══ Records for the task

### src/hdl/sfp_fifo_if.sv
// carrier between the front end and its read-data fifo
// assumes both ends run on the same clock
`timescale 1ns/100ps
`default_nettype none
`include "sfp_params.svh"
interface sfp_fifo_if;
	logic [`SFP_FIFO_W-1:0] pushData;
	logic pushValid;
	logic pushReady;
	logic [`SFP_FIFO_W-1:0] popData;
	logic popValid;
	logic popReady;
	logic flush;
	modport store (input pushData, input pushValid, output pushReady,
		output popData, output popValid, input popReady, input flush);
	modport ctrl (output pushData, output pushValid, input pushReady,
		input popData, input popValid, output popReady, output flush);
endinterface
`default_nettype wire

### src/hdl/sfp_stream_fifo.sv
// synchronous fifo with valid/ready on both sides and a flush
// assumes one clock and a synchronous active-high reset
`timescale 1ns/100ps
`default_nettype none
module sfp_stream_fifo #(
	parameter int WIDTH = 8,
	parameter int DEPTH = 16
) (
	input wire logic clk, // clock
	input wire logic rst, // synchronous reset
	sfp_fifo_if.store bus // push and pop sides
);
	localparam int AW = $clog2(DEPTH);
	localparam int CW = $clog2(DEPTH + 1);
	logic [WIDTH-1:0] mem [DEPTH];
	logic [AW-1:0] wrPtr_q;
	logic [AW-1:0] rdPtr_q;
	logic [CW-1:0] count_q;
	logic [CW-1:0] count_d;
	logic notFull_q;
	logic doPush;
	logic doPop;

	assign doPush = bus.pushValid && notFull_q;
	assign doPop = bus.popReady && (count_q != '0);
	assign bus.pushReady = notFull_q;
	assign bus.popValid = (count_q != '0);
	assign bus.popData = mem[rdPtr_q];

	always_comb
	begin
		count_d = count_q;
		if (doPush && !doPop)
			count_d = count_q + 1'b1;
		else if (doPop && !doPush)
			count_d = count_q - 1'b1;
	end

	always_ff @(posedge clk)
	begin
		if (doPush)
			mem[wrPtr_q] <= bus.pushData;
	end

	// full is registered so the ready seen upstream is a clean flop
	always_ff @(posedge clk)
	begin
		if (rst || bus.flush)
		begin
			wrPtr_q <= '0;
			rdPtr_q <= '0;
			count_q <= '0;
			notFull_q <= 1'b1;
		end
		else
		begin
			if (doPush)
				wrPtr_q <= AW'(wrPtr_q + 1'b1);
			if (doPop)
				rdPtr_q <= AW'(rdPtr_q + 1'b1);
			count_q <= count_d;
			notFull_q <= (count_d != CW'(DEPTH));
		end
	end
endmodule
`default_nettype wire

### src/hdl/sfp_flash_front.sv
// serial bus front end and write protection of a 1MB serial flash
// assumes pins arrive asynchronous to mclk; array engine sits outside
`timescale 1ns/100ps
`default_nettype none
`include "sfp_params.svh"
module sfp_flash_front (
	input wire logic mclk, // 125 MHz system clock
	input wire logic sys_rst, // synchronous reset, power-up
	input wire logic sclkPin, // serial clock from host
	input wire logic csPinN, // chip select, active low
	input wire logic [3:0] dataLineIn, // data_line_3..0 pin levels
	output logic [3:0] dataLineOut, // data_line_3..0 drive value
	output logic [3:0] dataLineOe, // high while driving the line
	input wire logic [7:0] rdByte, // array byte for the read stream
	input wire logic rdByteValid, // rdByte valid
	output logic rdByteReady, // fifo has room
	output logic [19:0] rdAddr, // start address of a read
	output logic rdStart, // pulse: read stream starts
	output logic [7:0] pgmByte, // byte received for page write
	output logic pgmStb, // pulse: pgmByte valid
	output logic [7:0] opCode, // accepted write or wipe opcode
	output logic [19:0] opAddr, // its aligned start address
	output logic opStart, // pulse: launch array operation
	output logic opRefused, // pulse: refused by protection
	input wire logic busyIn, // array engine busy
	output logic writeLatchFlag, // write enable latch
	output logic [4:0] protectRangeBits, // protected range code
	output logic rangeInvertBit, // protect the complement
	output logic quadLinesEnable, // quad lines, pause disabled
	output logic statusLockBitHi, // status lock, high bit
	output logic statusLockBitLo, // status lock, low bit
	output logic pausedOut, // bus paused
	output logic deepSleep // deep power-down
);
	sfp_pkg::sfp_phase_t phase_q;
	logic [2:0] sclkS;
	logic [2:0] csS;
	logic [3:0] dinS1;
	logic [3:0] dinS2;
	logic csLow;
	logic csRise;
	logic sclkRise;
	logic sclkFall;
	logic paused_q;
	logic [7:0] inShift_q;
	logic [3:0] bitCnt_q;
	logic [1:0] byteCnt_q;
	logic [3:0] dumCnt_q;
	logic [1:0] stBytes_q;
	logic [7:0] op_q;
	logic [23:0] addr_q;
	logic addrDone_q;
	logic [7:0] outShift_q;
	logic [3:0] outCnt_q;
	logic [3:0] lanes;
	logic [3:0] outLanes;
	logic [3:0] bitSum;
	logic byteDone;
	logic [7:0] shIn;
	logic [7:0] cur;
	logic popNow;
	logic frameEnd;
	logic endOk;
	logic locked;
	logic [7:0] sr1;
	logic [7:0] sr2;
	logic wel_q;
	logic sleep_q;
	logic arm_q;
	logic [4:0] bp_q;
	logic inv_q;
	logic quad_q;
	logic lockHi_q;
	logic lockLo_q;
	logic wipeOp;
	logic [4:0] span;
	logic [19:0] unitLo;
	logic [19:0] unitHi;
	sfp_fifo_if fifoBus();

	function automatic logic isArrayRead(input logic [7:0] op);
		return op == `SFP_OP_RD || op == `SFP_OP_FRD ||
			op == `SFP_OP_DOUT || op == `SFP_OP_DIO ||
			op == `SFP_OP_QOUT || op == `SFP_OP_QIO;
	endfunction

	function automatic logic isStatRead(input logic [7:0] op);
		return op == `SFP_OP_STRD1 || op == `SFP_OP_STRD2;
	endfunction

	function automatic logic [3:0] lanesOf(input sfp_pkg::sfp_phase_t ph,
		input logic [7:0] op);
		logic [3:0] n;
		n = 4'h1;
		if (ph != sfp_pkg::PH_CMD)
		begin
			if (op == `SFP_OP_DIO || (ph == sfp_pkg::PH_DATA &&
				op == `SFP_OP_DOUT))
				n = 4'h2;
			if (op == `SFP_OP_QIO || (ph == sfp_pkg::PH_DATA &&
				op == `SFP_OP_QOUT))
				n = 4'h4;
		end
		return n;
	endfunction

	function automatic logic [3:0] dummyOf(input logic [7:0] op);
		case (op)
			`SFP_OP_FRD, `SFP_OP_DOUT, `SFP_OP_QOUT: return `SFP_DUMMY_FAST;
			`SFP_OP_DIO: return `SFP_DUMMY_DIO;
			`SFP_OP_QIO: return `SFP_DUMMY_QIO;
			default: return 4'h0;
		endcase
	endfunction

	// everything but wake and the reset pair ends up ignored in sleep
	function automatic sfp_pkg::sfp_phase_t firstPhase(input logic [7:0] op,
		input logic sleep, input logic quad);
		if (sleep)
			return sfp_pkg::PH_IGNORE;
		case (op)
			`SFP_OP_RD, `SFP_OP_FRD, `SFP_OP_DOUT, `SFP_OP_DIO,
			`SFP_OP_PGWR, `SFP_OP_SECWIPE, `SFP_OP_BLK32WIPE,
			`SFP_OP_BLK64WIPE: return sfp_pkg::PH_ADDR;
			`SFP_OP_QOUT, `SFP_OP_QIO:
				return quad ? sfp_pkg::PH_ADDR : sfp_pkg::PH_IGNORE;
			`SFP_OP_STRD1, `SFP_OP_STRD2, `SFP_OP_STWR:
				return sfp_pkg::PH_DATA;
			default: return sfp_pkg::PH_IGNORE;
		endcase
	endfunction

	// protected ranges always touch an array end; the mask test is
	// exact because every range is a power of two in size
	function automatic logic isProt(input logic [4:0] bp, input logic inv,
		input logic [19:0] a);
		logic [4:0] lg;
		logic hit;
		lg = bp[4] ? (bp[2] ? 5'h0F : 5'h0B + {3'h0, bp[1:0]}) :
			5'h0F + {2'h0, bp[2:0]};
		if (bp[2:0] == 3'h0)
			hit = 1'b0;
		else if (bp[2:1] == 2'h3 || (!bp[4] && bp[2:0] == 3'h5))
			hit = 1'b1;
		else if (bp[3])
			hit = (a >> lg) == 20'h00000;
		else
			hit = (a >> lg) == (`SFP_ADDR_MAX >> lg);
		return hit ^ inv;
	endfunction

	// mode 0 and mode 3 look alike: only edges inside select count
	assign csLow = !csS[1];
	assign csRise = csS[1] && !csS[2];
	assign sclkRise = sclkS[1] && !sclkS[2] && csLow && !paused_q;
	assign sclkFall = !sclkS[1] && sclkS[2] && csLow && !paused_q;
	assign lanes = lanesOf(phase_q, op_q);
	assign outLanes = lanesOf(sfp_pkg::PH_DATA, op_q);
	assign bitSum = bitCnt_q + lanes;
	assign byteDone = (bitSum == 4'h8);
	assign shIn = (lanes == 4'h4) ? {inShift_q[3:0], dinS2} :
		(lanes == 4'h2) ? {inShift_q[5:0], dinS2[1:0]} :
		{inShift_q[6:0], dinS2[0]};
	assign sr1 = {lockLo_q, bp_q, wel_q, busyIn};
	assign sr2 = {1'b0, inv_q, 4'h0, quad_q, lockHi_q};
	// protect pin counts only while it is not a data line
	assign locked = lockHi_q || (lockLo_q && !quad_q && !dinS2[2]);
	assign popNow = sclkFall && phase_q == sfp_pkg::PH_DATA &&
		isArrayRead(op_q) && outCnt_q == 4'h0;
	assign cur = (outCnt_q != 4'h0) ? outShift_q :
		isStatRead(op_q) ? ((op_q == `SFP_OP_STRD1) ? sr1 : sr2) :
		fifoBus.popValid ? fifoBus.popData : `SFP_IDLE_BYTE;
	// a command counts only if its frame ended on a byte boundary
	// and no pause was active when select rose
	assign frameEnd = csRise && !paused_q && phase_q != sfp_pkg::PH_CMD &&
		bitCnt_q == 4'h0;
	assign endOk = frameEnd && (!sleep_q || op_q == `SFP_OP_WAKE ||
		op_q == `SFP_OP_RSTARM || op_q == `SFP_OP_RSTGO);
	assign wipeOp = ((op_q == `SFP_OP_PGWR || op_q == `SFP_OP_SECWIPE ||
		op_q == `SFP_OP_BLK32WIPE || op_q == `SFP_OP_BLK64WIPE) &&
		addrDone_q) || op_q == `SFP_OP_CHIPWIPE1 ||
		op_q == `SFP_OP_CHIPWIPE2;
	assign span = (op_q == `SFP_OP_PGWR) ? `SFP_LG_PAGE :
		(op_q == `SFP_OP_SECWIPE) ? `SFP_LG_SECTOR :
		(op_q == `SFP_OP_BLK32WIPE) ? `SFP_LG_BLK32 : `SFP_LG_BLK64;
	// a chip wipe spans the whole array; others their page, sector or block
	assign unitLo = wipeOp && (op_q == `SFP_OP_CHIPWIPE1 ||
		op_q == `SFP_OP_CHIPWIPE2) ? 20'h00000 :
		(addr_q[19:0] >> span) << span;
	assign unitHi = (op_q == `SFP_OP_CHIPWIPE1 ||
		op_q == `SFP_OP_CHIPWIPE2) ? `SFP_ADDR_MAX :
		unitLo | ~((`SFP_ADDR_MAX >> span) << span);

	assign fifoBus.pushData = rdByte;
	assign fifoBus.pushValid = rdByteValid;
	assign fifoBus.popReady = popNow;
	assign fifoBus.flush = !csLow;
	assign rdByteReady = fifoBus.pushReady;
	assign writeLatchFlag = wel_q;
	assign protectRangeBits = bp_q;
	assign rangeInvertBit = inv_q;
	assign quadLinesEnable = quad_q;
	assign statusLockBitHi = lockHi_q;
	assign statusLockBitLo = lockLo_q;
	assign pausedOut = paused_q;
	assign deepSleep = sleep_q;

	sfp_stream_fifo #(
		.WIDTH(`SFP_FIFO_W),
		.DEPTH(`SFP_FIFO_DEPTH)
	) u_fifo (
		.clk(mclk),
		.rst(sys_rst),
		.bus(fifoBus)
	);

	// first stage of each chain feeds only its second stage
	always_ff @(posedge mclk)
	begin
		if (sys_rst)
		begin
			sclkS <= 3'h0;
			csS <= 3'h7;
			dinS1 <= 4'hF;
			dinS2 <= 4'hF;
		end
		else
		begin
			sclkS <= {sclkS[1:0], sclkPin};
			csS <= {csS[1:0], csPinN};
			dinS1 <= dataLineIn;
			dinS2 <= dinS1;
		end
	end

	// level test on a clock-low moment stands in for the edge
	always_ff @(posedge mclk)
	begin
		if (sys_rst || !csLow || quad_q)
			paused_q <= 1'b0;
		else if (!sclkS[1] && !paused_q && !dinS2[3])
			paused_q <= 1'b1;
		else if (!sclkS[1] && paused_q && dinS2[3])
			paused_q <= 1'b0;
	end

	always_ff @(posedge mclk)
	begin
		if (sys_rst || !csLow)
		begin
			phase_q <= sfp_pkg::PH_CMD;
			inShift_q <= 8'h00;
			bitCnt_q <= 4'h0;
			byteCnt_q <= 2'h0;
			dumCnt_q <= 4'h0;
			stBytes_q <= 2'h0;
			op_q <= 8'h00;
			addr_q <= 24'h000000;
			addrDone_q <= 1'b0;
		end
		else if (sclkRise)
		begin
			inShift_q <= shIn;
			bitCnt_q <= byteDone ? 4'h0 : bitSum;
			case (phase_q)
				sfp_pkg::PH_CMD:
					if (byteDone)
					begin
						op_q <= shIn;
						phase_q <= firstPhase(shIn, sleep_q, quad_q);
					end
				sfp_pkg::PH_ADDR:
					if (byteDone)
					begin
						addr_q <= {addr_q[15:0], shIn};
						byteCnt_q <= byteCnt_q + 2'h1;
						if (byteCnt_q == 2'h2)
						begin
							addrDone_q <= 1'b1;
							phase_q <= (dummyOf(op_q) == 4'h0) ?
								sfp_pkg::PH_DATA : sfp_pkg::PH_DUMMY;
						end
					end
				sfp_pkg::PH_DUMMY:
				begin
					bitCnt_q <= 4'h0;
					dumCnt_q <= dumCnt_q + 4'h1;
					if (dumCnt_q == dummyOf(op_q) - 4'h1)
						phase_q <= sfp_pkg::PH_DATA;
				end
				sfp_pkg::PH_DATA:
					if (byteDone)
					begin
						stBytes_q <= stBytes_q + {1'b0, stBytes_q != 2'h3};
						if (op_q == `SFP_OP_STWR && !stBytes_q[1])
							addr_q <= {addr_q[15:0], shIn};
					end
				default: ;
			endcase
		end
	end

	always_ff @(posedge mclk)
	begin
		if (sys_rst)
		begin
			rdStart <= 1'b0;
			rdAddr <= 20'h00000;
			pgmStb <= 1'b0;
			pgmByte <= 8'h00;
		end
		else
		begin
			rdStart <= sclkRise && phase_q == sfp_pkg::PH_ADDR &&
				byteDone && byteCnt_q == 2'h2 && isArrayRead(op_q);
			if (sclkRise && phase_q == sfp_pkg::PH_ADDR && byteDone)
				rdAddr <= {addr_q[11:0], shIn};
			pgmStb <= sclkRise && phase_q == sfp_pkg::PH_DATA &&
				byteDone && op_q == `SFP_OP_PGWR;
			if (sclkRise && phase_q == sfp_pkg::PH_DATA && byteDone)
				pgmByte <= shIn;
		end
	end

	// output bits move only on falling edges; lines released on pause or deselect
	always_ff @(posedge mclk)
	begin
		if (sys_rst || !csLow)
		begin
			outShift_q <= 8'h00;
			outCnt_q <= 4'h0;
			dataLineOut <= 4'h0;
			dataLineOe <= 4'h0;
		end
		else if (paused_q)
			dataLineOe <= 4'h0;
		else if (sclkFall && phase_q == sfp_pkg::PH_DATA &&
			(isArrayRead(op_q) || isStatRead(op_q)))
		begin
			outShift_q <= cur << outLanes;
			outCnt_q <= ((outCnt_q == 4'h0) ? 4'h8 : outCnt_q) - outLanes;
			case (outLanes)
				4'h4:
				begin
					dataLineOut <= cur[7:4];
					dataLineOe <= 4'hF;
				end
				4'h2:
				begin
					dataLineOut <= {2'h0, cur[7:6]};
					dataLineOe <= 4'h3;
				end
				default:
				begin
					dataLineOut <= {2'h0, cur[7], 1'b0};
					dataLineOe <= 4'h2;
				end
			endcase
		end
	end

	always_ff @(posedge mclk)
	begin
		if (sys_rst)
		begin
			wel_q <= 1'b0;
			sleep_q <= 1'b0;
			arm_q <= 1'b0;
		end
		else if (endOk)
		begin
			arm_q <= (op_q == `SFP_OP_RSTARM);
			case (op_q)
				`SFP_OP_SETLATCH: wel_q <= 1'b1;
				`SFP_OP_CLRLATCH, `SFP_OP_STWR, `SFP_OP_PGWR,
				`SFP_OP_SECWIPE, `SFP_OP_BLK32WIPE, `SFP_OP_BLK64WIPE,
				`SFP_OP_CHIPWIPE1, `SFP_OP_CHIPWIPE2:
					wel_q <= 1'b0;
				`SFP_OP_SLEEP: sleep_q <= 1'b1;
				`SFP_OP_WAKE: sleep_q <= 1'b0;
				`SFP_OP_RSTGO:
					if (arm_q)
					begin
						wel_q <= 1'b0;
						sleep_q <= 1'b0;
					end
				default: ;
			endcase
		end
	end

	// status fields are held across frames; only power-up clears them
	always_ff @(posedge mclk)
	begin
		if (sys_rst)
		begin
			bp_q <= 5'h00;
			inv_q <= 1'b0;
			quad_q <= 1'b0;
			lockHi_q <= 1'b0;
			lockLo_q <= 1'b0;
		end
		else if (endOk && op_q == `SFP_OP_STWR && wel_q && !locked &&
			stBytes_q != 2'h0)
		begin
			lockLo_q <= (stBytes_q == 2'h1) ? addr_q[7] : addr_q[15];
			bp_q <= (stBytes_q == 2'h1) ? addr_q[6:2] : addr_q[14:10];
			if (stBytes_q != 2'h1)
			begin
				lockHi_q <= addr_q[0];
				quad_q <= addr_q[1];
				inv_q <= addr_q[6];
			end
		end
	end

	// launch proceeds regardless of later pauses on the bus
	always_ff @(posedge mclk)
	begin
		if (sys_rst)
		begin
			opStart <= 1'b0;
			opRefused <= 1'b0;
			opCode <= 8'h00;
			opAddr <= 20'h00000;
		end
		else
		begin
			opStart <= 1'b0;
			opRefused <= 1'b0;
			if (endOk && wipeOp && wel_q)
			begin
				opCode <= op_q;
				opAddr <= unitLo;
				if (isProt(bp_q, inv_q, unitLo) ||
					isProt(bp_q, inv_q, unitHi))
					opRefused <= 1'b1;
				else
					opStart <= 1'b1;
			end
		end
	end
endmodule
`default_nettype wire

════

:: About this task ::
Repeat each line of the data above, exactly as it appears, from the first through the line that contains "logic pushValid;".

:: Output for this exercise ::
### src/hdl/sfp_fifo_if.sv
// carrier between the front end and its read-data fifo
// assumes both ends run on the same clock
`timescale 1ns/100ps
`default_nettype none
`include "sfp_params.svh"
interface sfp_fifo_if;
	logic [`SFP_FIFO_W-1:0] pushData;
	logic pushValid;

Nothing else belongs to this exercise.